[[ AVAILABLE DATA open ]]

`src/shared/clk_gen_pkg.sv`:
```
package clk_gen_pkg;

	// register addresses on the sfr port
	localparam logic [19:0] RUN_CTRL_ADDR    = 20'hfffa1;
	localparam logic [19:0] STAB_STATUS_ADDR = 20'hfffa2;
	localparam logic [19:0] STAB_SELECT_ADDR = 20'hfffa3;
	localparam logic [19:0] SYS_CTRL_ADDR    = 20'hfffa4;

	// values after reset
	localparam logic [7:0] RUN_CTRL_RST    = 8'hc0;
	localparam logic [7:0] STAB_STATUS_RST = 8'h00;
	localparam logic [7:0] STAB_SELECT_RST = 8'h07;
	localparam logic [7:0] SYS_CTRL_RST    = 8'h01;

	// clock_run_control fields
	localparam int MAIN_HALT_BIT = 7;
	localparam int SUB_HALT_BIT  = 6;
	localparam int FAST_HALT_BIT = 0;

	// system_clock_control fields
	localparam int CPU_FLAG_BIT  = 7;
	localparam int CPU_SEL_BIT   = 6;
	localparam int MAIN_FLAG_BIT = 5;
	localparam int MAIN_SEL_BIT  = 4;
	localparam int DIV_MSB       = 2;

	// osc_stab_select field
	localparam int STAB_CODE_MSB = 2;

	// largest legal pll divider code
	localparam logic [2:0] DIV_CODE_MAX = 3'h5;

	// wait exponents for codes 0..7, status exponents for bits 7..0
	localparam logic [4:0] STAB_SEL_EXP [8]  = '{5'd8, 5'd9, 5'd10, 5'd11,
		5'd13, 5'd15, 5'd17, 5'd19};
	localparam logic [4:0] STAB_STAT_EXP [8] = '{5'd8, 5'd9, 5'd10, 5'd11,
		5'd13, 5'd15, 5'd17, 5'd18};

	// crystal edge counter, wide enough for the longest wait
	localparam int STAB_CNT_W = 20;

	// cycles a requested source must stay ready before the flag moves
	localparam int SWITCH_SETTLE_CYCLES = 4;

	// pll lock-up wait after the crystal wait, in sys_clk cycles
	localparam int PLL_LOCK_CYCLES_DEF = 1024;
	localparam int PLL_CNT_W           = 16;

	// synchroniser depth for pin inputs
	localparam int SYNC_STAGES = 2;

	typedef enum {
		WAKE_IDLE,
		WAKE_STAB,
		WAKE_PLL
	} wake_state_e;

endpackage
```
`src/hw/clock_select_and_stabilization.sv`:
```
// How it works
// - fast oscillator halt bit stops that oscillator
// - status clears on reset, stop, main halt
// - count starts on crystal start or wakeup
// - status bits set in order, stay set
// - counting stops at the selected wait
// - only real crystal edges are counted
// - crystal cpu clock holds until wait ends
// - select register resets to seven, three bits
// - codes pick two to eight..nineteen cycles
// - pll cpu clock adds lock-up wait
// - system control register resets to one
// - bit six picks pll or low-speed
// - bit four picks fast internal or crystal
// - flags report the clocks really in use
// - divider codes zero..five divide pll clock
// - both source flags are read-only
`timescale 1ns/10ps
module clock_select_and_stabilization
	import clk_gen_pkg::*;
#(
	parameter int PLL_LOCK_CYCLES = PLL_LOCK_CYCLES_DEF
) (
	input  wire logic        sys_clk,
	input  wire logic        nrst,
	input  wire logic [19:0] sfr_addr,
	input  wire logic        sfr_wr,
	input  wire logic        sfr_rd,
	input  wire logic [7:0]  sfr_wdata,
	output logic      [7:0]  sfr_rdata_q,
	input  wire logic        external_main_clock_mode,
	input  wire logic        crystal_mode_select,
	input  wire logic        pll_power_on,
	input  wire logic        stop_exec,
	input  wire logic        stop_release,
	input  wire logic        crystal_oscillator,
	input  wire logic        fast_osc_ready,
	input  wire logic        low_osc_ready,
	output logic             main_osc_enable_q,
	output logic             fast_internal_osc_enable_q,
	output logic             sub_clock_input_enable_q,
	output logic             cpu_hold_q,
	output logic             cpu_clk_tick_q,
	output logic             cpu_clock_source_flag,
	output logic             main_clock_source_flag
);
	import clk_gen_pkg::*;

	if (PLL_LOCK_CYCLES < 1 || PLL_LOCK_CYCLES >= (1 << PLL_CNT_W)) begin : g_bad_lock
		$error("clock_select_and_stabilization: PLL_LOCK_CYCLES out of range");
	end

	// wait length in crystal cycles for a select code
	function automatic logic [STAB_CNT_W-1:0] stab_limit(input logic [2:0] code);
		stab_limit = STAB_CNT_W'(1) << STAB_SEL_EXP[code];
	endfunction

	// register storage
	logic                  main_osc_halt_q;
	logic                  sub_clock_input_halt_q;
	logic                  fast_internal_osc_halt_q;
	logic [2:0]            stab_time_code_q;
	logic                  cpu_clock_source_select_q;
	logic                  main_clock_source_select_q;
	logic [2:0]            pll_divider_q;
	logic [7:0]            osc_stab_status_q;

	// crystal and ready-pin sampling
	logic [SYNC_STAGES-1:0] xtal_sync_q;
	logic                   xtal_prev_q;
	logic                   xtal_edge;
	logic [SYNC_STAGES-1:0] fast_sync_q;
	logic [SYNC_STAGES-1:0] low_sync_q;
	logic                   fast_ready_s;
	logic                   low_ready_s;

	// stabilization counting
	logic [STAB_CNT_W-1:0] stab_cnt_q;
	logic [STAB_CNT_W-1:0] stab_lim;
	logic                  counting_q;
	logic                  stab_done;
	logic                  stab_clear;
	logic                  stab_start;
	logic [7:0]            stab_reached;

	// stop and wakeup
	logic                  stop_mode_q;
	wake_state_e           wake_state_q;
	logic [PLL_CNT_W-1:0]  pll_cnt_q;

	// divider
	logic [4:0]            div_cnt_q;
	logic [2:0]            div_code;
	logic [4:0]            div_last;

	// write strobes, pin mode and switch targets
	logic                  wr_run;
	logic                  wr_select;
	logic                  wr_sys;
	logic                  crystal_pin_mode;
	logic                  main_target_ok;
	logic                  cpu_target_ok;

	assign wr_run    = sfr_wr && (sfr_addr == RUN_CTRL_ADDR);
	assign wr_select = sfr_wr && (sfr_addr == STAB_SELECT_ADDR);
	assign wr_sys    = sfr_wr && (sfr_addr == SYS_CTRL_ADDR);

	// crystal mode means pin bits 0 and 1; a halt-bit clear counts only in this mode, a stop wakeup counts the pin in any mode
	assign crystal_pin_mode = !external_main_clock_mode && crystal_mode_select;

	// ---------------- pin synchronisers ----------------
	always_ff @(posedge sys_clk) begin
		if (!nrst) begin
			xtal_sync_q <= '0;
			fast_sync_q <= '0;
			low_sync_q  <= '0;
			xtal_prev_q <= 1'b0;
		end else begin
			xtal_sync_q <= {xtal_sync_q[SYNC_STAGES-2:0], crystal_oscillator};
			fast_sync_q <= {fast_sync_q[SYNC_STAGES-2:0], fast_osc_ready};
			low_sync_q  <= {low_sync_q[SYNC_STAGES-2:0], low_osc_ready};
			xtal_prev_q <= xtal_sync_q[SYNC_STAGES-1];
		end
	end

	// a start-up delay produces no edges, so it never reaches the count
	assign xtal_edge    = xtal_sync_q[SYNC_STAGES-1] && !xtal_prev_q;
	assign fast_ready_s = fast_sync_q[SYNC_STAGES-1];
	assign low_ready_s  = low_sync_q[SYNC_STAGES-1];

	// ---------------- clock_run_control ----------------
	// software owns the guard conditions; hardware obeys the halt bits as written
	always_ff @(posedge sys_clk) begin
		if (!nrst) begin
			main_osc_halt_q          <= RUN_CTRL_RST[MAIN_HALT_BIT];
			sub_clock_input_halt_q   <= RUN_CTRL_RST[SUB_HALT_BIT];
			fast_internal_osc_halt_q <= RUN_CTRL_RST[FAST_HALT_BIT];
		end else if (wr_run) begin
			main_osc_halt_q          <= sfr_wdata[MAIN_HALT_BIT];
			sub_clock_input_halt_q   <= sfr_wdata[SUB_HALT_BIT];
			fast_internal_osc_halt_q <= sfr_wdata[FAST_HALT_BIT];
		end
	end

	// stop mode halts the main and fast internal oscillators until wakeup
	always_ff @(posedge sys_clk) begin
		if (!nrst) begin
			stop_mode_q <= 1'b0;
		end else if (stop_release) begin
			stop_mode_q <= 1'b0;
		end else if (stop_exec) begin
			stop_mode_q <= 1'b1;
		end
	end

	always_ff @(posedge sys_clk) begin
		if (!nrst) begin
			main_osc_enable_q          <= 1'b0;
			fast_internal_osc_enable_q <= 1'b1;
			sub_clock_input_enable_q   <= 1'b0;
		end else begin
			main_osc_enable_q          <= !main_osc_halt_q && !stop_mode_q;
			fast_internal_osc_enable_q <= !fast_internal_osc_halt_q && !stop_mode_q;
			sub_clock_input_enable_q   <= !sub_clock_input_halt_q;
		end
	end

	// ---------------- osc_stab_select ----------------
	// no lockout during a count; a mid-count change just moves the end point
	always_ff @(posedge sys_clk) begin
		if (!nrst) begin
			stab_time_code_q <= STAB_SELECT_RST[STAB_CODE_MSB:0];
		end else if (wr_select) begin
			stab_time_code_q <= sfr_wdata[STAB_CODE_MSB:0];
		end
	end

	// ---------------- stabilization counter ----------------
	assign stab_clear = stop_exec || (wr_run && sfr_wdata[MAIN_HALT_BIT]);
	// crystal start needs pin mode set first; a halt-bit clear otherwise counts nothing
	assign stab_start = (wr_run && main_osc_halt_q && !sfr_wdata[MAIN_HALT_BIT]
		&& crystal_pin_mode) || stop_release;
	assign stab_lim   = stab_limit(stab_time_code_q);
	assign stab_done  = (stab_cnt_q >= stab_lim);

	always_ff @(posedge sys_clk) begin
		if (!nrst) begin
			counting_q <= 1'b0;
		end else if (stab_clear) begin
			counting_q <= 1'b0;
		end else if (stab_start) begin
			counting_q <= 1'b1;
		end else if (stab_done) begin
			counting_q <= 1'b0;
		end
	end

	always_ff @(posedge sys_clk) begin
		if (!nrst) begin
			stab_cnt_q <= '0;
		end else if (stab_clear || stab_start) begin
			stab_cnt_q <= '0;
		end else if (counting_q && xtal_edge && !stab_done) begin
			stab_cnt_q <= stab_cnt_q + STAB_CNT_W'(1);
		end
	end

	// one threshold compare per status bit, msb is the shortest wait
	for (genvar i = 0; i < 8; i++) begin : g_thresh
		assign stab_reached[7-i] = (stab_cnt_q >= (STAB_CNT_W'(1) << STAB_STAT_EXP[i]));
	end

	always_ff @(posedge sys_clk) begin
		if (!nrst) begin
			osc_stab_status_q <= STAB_STATUS_RST;
		end else if (stab_clear || stab_start) begin
			osc_stab_status_q <= STAB_STATUS_RST;
		end else begin
			osc_stab_status_q <= osc_stab_status_q | stab_reached;
		end
	end

	// ---------------- system_clock_control ----------------
	// main select is not frozen here; software keeps it still while it must
	always_ff @(posedge sys_clk) begin
		if (!nrst) begin
			cpu_clock_source_select_q  <= SYS_CTRL_RST[CPU_SEL_BIT];
			main_clock_source_select_q <= SYS_CTRL_RST[MAIN_SEL_BIT];
			pll_divider_q              <= SYS_CTRL_RST[DIV_MSB:0];
		end else if (wr_sys) begin
			cpu_clock_source_select_q  <= sfr_wdata[CPU_SEL_BIT];
			main_clock_source_select_q <= sfr_wdata[MAIN_SEL_BIT];
			pll_divider_q              <= sfr_wdata[DIV_MSB:0];
		end
	end

	// switch targets: the new source must actually be running; a cpu switch back to the pll is always allowed
	assign main_target_ok = main_clock_source_select_q ?
		(main_osc_enable_q && osc_stab_status_q[7]) :
		(fast_internal_osc_enable_q && fast_ready_s);
	assign cpu_target_ok  = cpu_clock_source_select_q ? low_ready_s : 1'b1;

	clock_source_switch #(
		.SETTLE     (SWITCH_SETTLE_CYCLES),
		.RESET_FLAG (SYS_CTRL_RST[MAIN_FLAG_BIT])
	) u_main_switch (
		.sys_clk       (sys_clk),
		.nrst          (nrst),
		.select_req    (main_clock_source_select_q),
		.target_ready  (main_target_ok),
		.source_flag_q (main_clock_source_flag)
	);

	clock_source_switch #(
		.SETTLE     (SWITCH_SETTLE_CYCLES),
		.RESET_FLAG (SYS_CTRL_RST[CPU_FLAG_BIT])
	) u_cpu_switch (
		.sys_clk       (sys_clk),
		.nrst          (nrst),
		.select_req    (cpu_clock_source_select_q),
		.target_ready  (cpu_target_ok),
		.source_flag_q (cpu_clock_source_flag)
	);

	// ---------------- wakeup hold ----------------
	// internal fast clock as cpu clock gets no hold; software polls status
	always_ff @(posedge sys_clk) begin
		if (!nrst) begin
			wake_state_q <= WAKE_IDLE;
		end else begin
			case (wake_state_q)
				WAKE_IDLE: begin
					if (stop_release && !cpu_clock_source_flag
						&& main_clock_source_flag) begin
						wake_state_q <= WAKE_STAB;
					end
				end
				WAKE_STAB: begin
					if (stab_done && pll_power_on) begin
						wake_state_q <= WAKE_PLL;
					end else if (stab_done) begin
						wake_state_q <= WAKE_IDLE;
					end
				end
				WAKE_PLL: begin
					if (pll_cnt_q == PLL_CNT_W'(PLL_LOCK_CYCLES - 1)) begin
						wake_state_q <= WAKE_IDLE;
					end
				end
				default: begin
					wake_state_q <= WAKE_IDLE;
				end
			endcase
		end
	end

	always_ff @(posedge sys_clk) begin
		if (!nrst) begin
			pll_cnt_q <= '0;
		end else if (wake_state_q == WAKE_PLL) begin
			pll_cnt_q <= pll_cnt_q + PLL_CNT_W'(1);
		end else begin
			pll_cnt_q <= '0;
		end
	end

	// hold also covers the release cycle itself
	always_ff @(posedge sys_clk) begin
		if (!nrst) begin
			cpu_hold_q <= 1'b0;
		end else begin
			cpu_hold_q <= (wake_state_q == WAKE_STAB && !(stab_done && !pll_power_on))
				|| (wake_state_q == WAKE_PLL
				&& pll_cnt_q != PLL_CNT_W'(PLL_LOCK_CYCLES - 1))
				|| (wake_state_q == WAKE_IDLE && stop_release
				&& !cpu_clock_source_flag && main_clock_source_flag);
		end
	end

	// ---------------- pll divider ----------------
	// prohibited codes clamp to the slowest ratio rather than wrap
	assign div_code = (pll_divider_q > DIV_CODE_MAX) ? DIV_CODE_MAX : pll_divider_q;
	assign div_last = 5'((6'h01 << div_code) - 6'h01);

	always_ff @(posedge sys_clk) begin
		if (!nrst) begin
			div_cnt_q <= 5'h00;
		end else if (cpu_clock_source_flag || div_cnt_q >= div_last) begin
			div_cnt_q <= 5'h00;
		end else begin
			div_cnt_q <= div_cnt_q + 5'h01;
		end
	end

	// low-speed clock passes undivided; stop and hold gate the cpu tick
	always_ff @(posedge sys_clk) begin
		if (!nrst) begin
			cpu_clk_tick_q <= 1'b0;
		end else if (stop_mode_q || cpu_hold_q) begin
			cpu_clk_tick_q <= 1'b0;
		end else if (cpu_clock_source_flag) begin
			cpu_clk_tick_q <= 1'b1;
		end else begin
			cpu_clk_tick_q <= (div_cnt_q >= div_last);
		end
	end

	// ---------------- read port ----------------
	always_ff @(posedge sys_clk) begin
		if (!nrst) begin
			sfr_rdata_q <= 8'h00;
		end else if (sfr_rd) begin
			case (sfr_addr)
				RUN_CTRL_ADDR: begin
					sfr_rdata_q <= {main_osc_halt_q, sub_clock_input_halt_q, 5'h00,
						fast_internal_osc_halt_q};
				end
				STAB_STATUS_ADDR: begin
					sfr_rdata_q <= osc_stab_status_q;
				end
				STAB_SELECT_ADDR: begin
					sfr_rdata_q <= {5'h00, stab_time_code_q};
				end
				SYS_CTRL_ADDR: begin
					sfr_rdata_q <= {cpu_clock_source_flag, cpu_clock_source_select_q,
						main_clock_source_flag, main_clock_source_select_q, 1'b0,
						pll_divider_q};
				end
				default: begin
					sfr_rdata_q <= 8'h00;
				end
			endcase
		end else begin
			sfr_rdata_q <= 8'h00;
		end
	end

endmodule

```
`src/hw/clock_source_switch.sv`:
```
`timescale 1ns/10ps
module clock_source_switch
	import clk_gen_pkg::*;
#(
	parameter int   SETTLE     = SWITCH_SETTLE_CYCLES,
	parameter logic RESET_FLAG = 1'b0
) (
	input  wire logic sys_clk,
	input  wire logic nrst,
	input  wire logic select_req,
	input  wire logic target_ready,
	output logic      source_flag_q
);
	import clk_gen_pkg::*;

	if (SETTLE < 1 || SETTLE > 255) begin : g_bad_settle
		$error("clock_source_switch: SETTLE out of range");
	end

	logic [7:0] settle_cnt_q;
	logic       pending;

	assign pending = (select_req != source_flag_q) && target_ready;

	// the flag moves only after the new source has run cleanly for a while
	always_ff @(posedge sys_clk) begin
		if (!nrst) begin
			settle_cnt_q <= 8'h00;
		end else if (!pending) begin
			settle_cnt_q <= 8'h00;
		end else if (settle_cnt_q != 8'(SETTLE)) begin
			settle_cnt_q <= settle_cnt_q + 8'h01;
		end
	end

	always_ff @(posedge sys_clk) begin
		if (!nrst) begin
			source_flag_q <= RESET_FLAG;
		end else if (pending && settle_cnt_q == 8'(SETTLE)) begin
			source_flag_q <= select_req;
		end
	end

endmodule

```
### src/aps_defs.svh
// register map, field positions, reset values and timing counts for the pin io block
`ifndef APS_DEFS_SVH
`define APS_DEFS_SVH

// printed register index 0x06 is not a multiple of four: byte address is index times four
`define APS_PIOC_IDX 8'h06
`define APS_PIOC_ADDR 8'h18
`define APS_SEQ_ADDR 8'h40
`define APS_IRQ_STAT_ADDR 8'h44
`define APS_IRQ_MASK_ADDR 8'h48
`define APS_STAT_ADDR 8'h4c

`define APS_PIOC_RST 16'h0800
`define APS_PIOC_WMASK 16'h1f20
`define APS_SEQ_RST 16'h0001

`define APS_B_MUX 12
`define APS_B_SYNC 11
`define APS_F_ERR_HI 10
`define APS_F_ERR_LO 9
`define APS_B_ERRDAT 8
`define APS_B_IPEN1 5

`define APS_ERR_OFF 2'h0
`define APS_ERR_IN 2'h1
`define APS_ERR_OD 2'h2
`define APS_ERR_GPO 2'h3

`define APS_NUM_IRQ 3
`define APS_IRQ_ERRIN 0
`define APS_IRQ_SYNC 1
`define APS_IRQ_STEP 2

`define APS_MAX_SEQ 3'h4
`define APS_CONV_CYC 8'h10
`define APS_B_ALT 15
`define APS_RESP_OKAY 2'h0
`define APS_RESP_SLVERR 2'h2
`endif

### src/aps_pkg.sv
// types shared by the pin io block
package aps_pkg;
    typedef enum logic [1:0] {
        APS_SEQ_IDLE = 2'b00,
        APS_SEQ_CONV = 2'b01,
        APS_SEQ_SETTLE = 2'b10,
        APS_SEQ_HOLD = 2'b11
    } aps_seq_state_t;
endpackage

### src/aps_seq_if.sv
// carries sequencer controls and its position between the top and the sequencer
`timescale 1ns/1ps
interface aps_seq_if;
    logic run;
    logic [3:0] chan_en;
    logic [7:0] settle_cyc;
    logic [7:0] conv_cyc;
    logic sync_hold;
    logic alt_gate;
    logic [1:0] slot;
    logic step;
    logic settling;
    logic conv_busy;
    modport ctrl (output run, chan_en, settle_cyc, conv_cyc, sync_hold, alt_gate,
        input slot, step, settling, conv_busy);
    modport seq (input run, chan_en, settle_cyc, conv_cyc, sync_hold, alt_gate,
        output slot, step, settling, conv_busy);
endinterface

[[ AVAILABLE DATA closed ]]

ABOUT THIS TASK
Go line by line through the data, copying each one that contains the word "moves".

EXERCISE RESPONSE
	// cycles a requested source must stay ready before the flag moves
	// no lockout during a count; a mid-count change just moves the end point
	// the flag moves only after the new source has run cleanly for a while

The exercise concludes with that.